Já para Pimenta, a instalação de usinas eólicas offshore no Brasil é “completamente viável”. Segundo ele, a implementação dependerá de uma avaliação mais detalhada dos recursos e custos de realização. “A exploração de recursos offshore será uma transição promissora e complementar da matriz energética atual. O caminho até lá, entretanto, dependerá de investimentos em pesquisa e desenvolvimento e cooperação entre centros de pesquisa e meio privado”, diz.
Até o momento, nenhum representante dos governos federal ou estaduais ou de instituição de pesquisa o procurou para conhecer o estudo.
Energia eólica e das ondas do mar estão na pauta para 2009. Nas últimas décadas, a fonte eolielétrica escalou patamares significativos. A queda do custo ficou entre 15 a 20% a cada três anos. O preço é considerado competitivo.

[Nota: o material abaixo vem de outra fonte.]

File: src/rtl/data_inf_rr_arbiter.sv
// Round-robin, packet-locked arbiter merging NUM valid/ready/last streams into one registered output.
// Optional watchdog (forced release of a stalled lock, err_timeout pulse): define DATA_INF_ARB_WATCHDOG_EN.
module data_inf_rr_arbiter #(
    parameter int NUM     = 4,
    parameter int DSIZE   = 8,
    parameter int TIMEOUT = 256
) (
    input  logic                   clock,
    input  logic                   reset,
    input  logic [NUM*DSIZE-1:0]   s_data,
    input  logic [NUM-1:0]         s_valid,
    input  logic [NUM-1:0]         s_last,
    output logic [NUM-1:0]         s_ready,
    output logic [DSIZE-1:0]       m_data,
    output logic                   m_valid,
    output logic                   m_last,
    input  logic                   m_ready,
    output logic [NUM-1:0]         curr_grant,
    output logic                   locked
`ifdef DATA_INF_ARB_WATCHDOG_EN
    ,
    output logic                   err_timeout
`endif
);

    localparam int PW = (NUM > 1) ? $clog2(NUM) : 1;

    typedef enum logic {IDLE = 1'b0, LOCK = 1'b1} state_t;

    state_t           state, state_next;
    logic [PW-1:0]    ptr, ptr_next;
    logic [PW-1:0]    gidx, gidx_next;
    logic [PW-1:0]    pick, cand;
    logic [NUM-1:0]   grant_next;
    logic             any_req;
    logic             load, hs, hs_last;
    logic             g_valid, g_last;
    logic [DSIZE-1:0] g_data;
    logic             wd_fire;

    assign locked  = (state == LOCK);
    assign load    = m_ready || !m_valid;
    assign g_valid = |(s_valid & curr_grant);
    assign g_last  = |(s_last & curr_grant);
    // The only input-to-output combinational path: s_ready follows m_ready.
    assign s_ready = (locked && load) ? curr_grant : '0;
    assign hs      = locked && load && g_valid;
    assign hs_last = hs && g_last;

    always_comb begin
        g_data = '0;
        for (int i = 0; i < NUM; i++) begin
            if (curr_grant[i]) g_data = s_data[i*DSIZE +: DSIZE];
        end
    end

    // Search ptr+1, ptr+2, ... so the lane after the last winner has top priority.
    always_comb begin
        pick    = ptr;
        cand    = ptr;
        any_req = 1'b0;
        for (int k = 1; k <= NUM; k++) begin
            cand = PW'((int'(ptr) + k) % NUM);
            if (!any_req && s_valid[cand]) begin
                pick    = cand;
                any_req = 1'b1;
            end
        end
    end

`ifdef DATA_INF_ARB_WATCHDOG_EN
    localparam int CW = (TIMEOUT > 1) ? $clog2(TIMEOUT) : 1;
    logic [CW-1:0] wd_cnt;

    assign wd_fire = locked && !g_valid && (wd_cnt == CW'(TIMEOUT - 1));

    always_ff @(posedge clock) begin
        if (reset) begin
            wd_cnt      <= '0;
            err_timeout <= 1'b0;
        end else begin
            err_timeout <= wd_fire;
            if (!locked || hs) wd_cnt <= '0;
            else if (!g_valid) wd_cnt <= wd_cnt + 1'b1;
        end
    end
`else
    assign wd_fire = 1'b0;
`endif

    // NOTE: every variable gets a default before the case, so no latch is inferred.
    always_comb begin
        state_next = state;
        ptr_next   = ptr;
        gidx_next  = gidx;
        grant_next = curr_grant;
        case (state)
            IDLE: begin
                if (any_req) begin
                    state_next = LOCK;
                    gidx_next  = pick;
                    grant_next = NUM'(1) << pick;
                end
            end
            LOCK: begin
                if (hs_last || wd_fire) begin
                    state_next = IDLE;
                    ptr_next   = gidx;
                    grant_next = '0;
                end
            end
            default: state_next = IDLE;
        endcase
    end

    // NOTE: sequential state uses non-blocking assignments so all registers update together.
    always_ff @(posedge clock) begin
        if (reset) begin
            state      <= IDLE;
            ptr        <= PW'(NUM - 1);
            gidx       <= '0;
            curr_grant <= '0;
        end else begin
            state      <= state_next;
            ptr        <= ptr_next;
            gidx       <= gidx_next;
            curr_grant <= grant_next;
        end
    end

    // NOTE: the data register is reset too, so a reset mid-packet leaves no stale beat visible.
    always_ff @(posedge clock) begin
        if (reset) begin
            m_valid <= 1'b0;
            m_data  <= '0;
            m_last  <= 1'b0;
        end else if (hs) begin
            m_valid <= 1'b1;
            m_data  <= g_data;
            m_last  <= g_last;
        end else if (m_ready) begin
            m_valid <= 1'b0;
        end
    end

endmodule
File: config.mk
export PLATFORM = sky130hd
export DESIGN_NAME = data_inf_rr_arbiter
export DESIGN_NICKNAME = d
export VERILOG_FILES = /design/src/rtl/data_inf_rr_arbiter.sv
export SDC_FILE = /design/constraint.sdc
export NUM_CORES = 1
export LEC_CHECK = 0
export BUFFER_PORTS_ARGS = -buffer_cell sky130_fd_sc_hd__clkbuf_2
export CELL_PAD_IN_SITES_DETAIL_PLACEMENT = 0
export CELL_PAD_IN_SITES_GLOBAL_PLACEMENT = 1
export CORE_MARGIN = 4
export CORE_UTILIZATION = 32
export CTS_CLUSTER_DIAMETER = 80
export DETAILED_ROUTE_END_ITERATION = 12
export HOLD_SLACK_MARGIN = 0.05
export PLACE_DENSITY_LB_ADDON = 0.2
export SLEW_MARGIN = 10
export SYNTH_ARGS = -nofsm -noshare
export SYNTH_HDL_FRONTEND = slang
export SYNTH_SLANG_ARGS = --single-unit
export TNS_END_PERCENT = 10
File: constraint.sdc
create_clock -name clock -period 2.7 [get_ports clock]
set_input_delay 0.135 -clock clock [delete_from_list [all_inputs] [get_ports clock]]
set_output_delay 0.135 -clock clock [all_outputs]
set_load 0.03 [all_outputs]
==> metrics.md, run 1 <==
| Metric | Value |
|---|---|
| Port bufs | 61 |
| Worst-Margin Slew | 0.686 ns |
| Setup TNS | 0 ns |
| Clk Latency, worst-skew pair | 0.29 ns |
| CTS Buf Count | 3 |
| Initial Utilization | 0.340 |
| Layout Skew | 0.000985 ns |
| Hold crit path type | in -> reg |
| DRT iter0 DRCs | 36 |
| Detailed Routing Iterations Pass 1 | 4 |
| Syn_nets | 195 |
| Vias per std cell | 5.17 |
| WL per Instance | 14.8 um |
| I/O pins | 62 |
| Yosys warnings | 0 |
| Mapped cell area | 1160 um2 |
| Startpoint types | flip-flop |
| Dominant cells by area after synthesis | dfxtp_1 33%, a21oi_1 9.0%, nor3_2 6.9%, a221oi_1 6.0%, nor2_1 5.2% |
| Fin util | 0.437 |
| Peak VDD IR | 0.311 mV |
| CTS root buf | clkbuf_4 |
| H-tree depth | 1 |
| CP Class | reg -> reg |
| Largest area contributor in the netlist | dfxtp_1 |
| Post CTS Setup Buffer Count | 0 |
| Worst Path Arrival | 2.18 ns |
| Synth Instances | 152 |
| Max clock buf depth | 2 |
| Max Cap Viol | 0 |
| Largest net degree at the start of global routing | 25 |
| Gr ovfl total | 0 |
| Top cell type's share of synthesized area | 0.327 |
| EDFF count, synth | 0 |
| Hold-fix buffers, CTS | 0 |
| Die Area | 4660 um2 |
| Clock sinks | 19 |
| Async set-reset flop share out of synthesis | 0 |
| Status | complete, no violations |
| Vias in the first global route | 1,308 |
| Max-slew violations | 0 |
| Detail Placement HPWL | 2930 um |
| Antenna fix cells | 0 |
| Vias | 1,302 |
| Routability Congestion | 0.842 |
| Initial antenna violation count | 0 |
| Final wirelength | 3740 um |
| Total Routing Usage GR | 0.165 |
| Sequential-to-total area share from yosys stat | 0.327 |
| Clock period minus worst slack | 1.96 ns |
| Unrepaired setup endpoints after global routing | no |
| Post-cts sizing count | 0 |
| Ys flop type | dfxtp_1 |
| Tightest hold margin | 0.180 ns |
| CP Max Fanout | 21 |
| Final Hold Fails | 0 |
| # rows | 21 |
| Reg clk slew, reported paths | 0.10 ns |
| Final period util | 0.725 |
| Residual DRC count | 0 |
| Synthesized area per cell | 7.65 um2 |
| Die Wd | 68.3 um |
| Synth unique cells | 28 |
| FMAX | 511 MHz |
| Area grow syn2layout | 28.5% |
| First-pass GRT wire length | 5830 um |
| TritonCTS clock tree | done |
| Antenna viol nets, final | 0 |
| Setup crit end kind | flip-flop |
| Worst EP required | 2.93 ns |
| Die height | 68.3 um |
| P_leak | 0.709 nW |
| Number of synthesized register bits | 19 |
| Pwr/cell area | 472 nW/um2 |
| Core area | 3420 um2 |
| Final nets | 250 |
| Setup-failing EPs final | 0 |
| Max-slew headroom | 0.542 |
| Layout cells sized above 1 | 0.364 |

Países europeus se esforçam para atingir a meta de 12% de participação na produção elétrica mundial em 2020. A parcela referente a este tipo de energia é fundamental para que se alcance esta meta.
Estudos sobre a geração de energia eolielétrica mostra que a superfície dos oceanos apresenta-se sem rugosidade resultando em maiores velocidades do vento. As condições dos ventos nos oceanos são muito mais favoráveis, sendo mais velozes e estáveis que na terra. O Ceará é o estado nordestino que lidera a geração de energia eólica no Brasil contando com velocidade de vento superior a 7 m/s.
O nordeste do Brasil e os estados de Santa Catarina e Rio Grande do Sul, estes últimos conforme artigo em pauta, poderão ser beneficiados por este legado da natureza.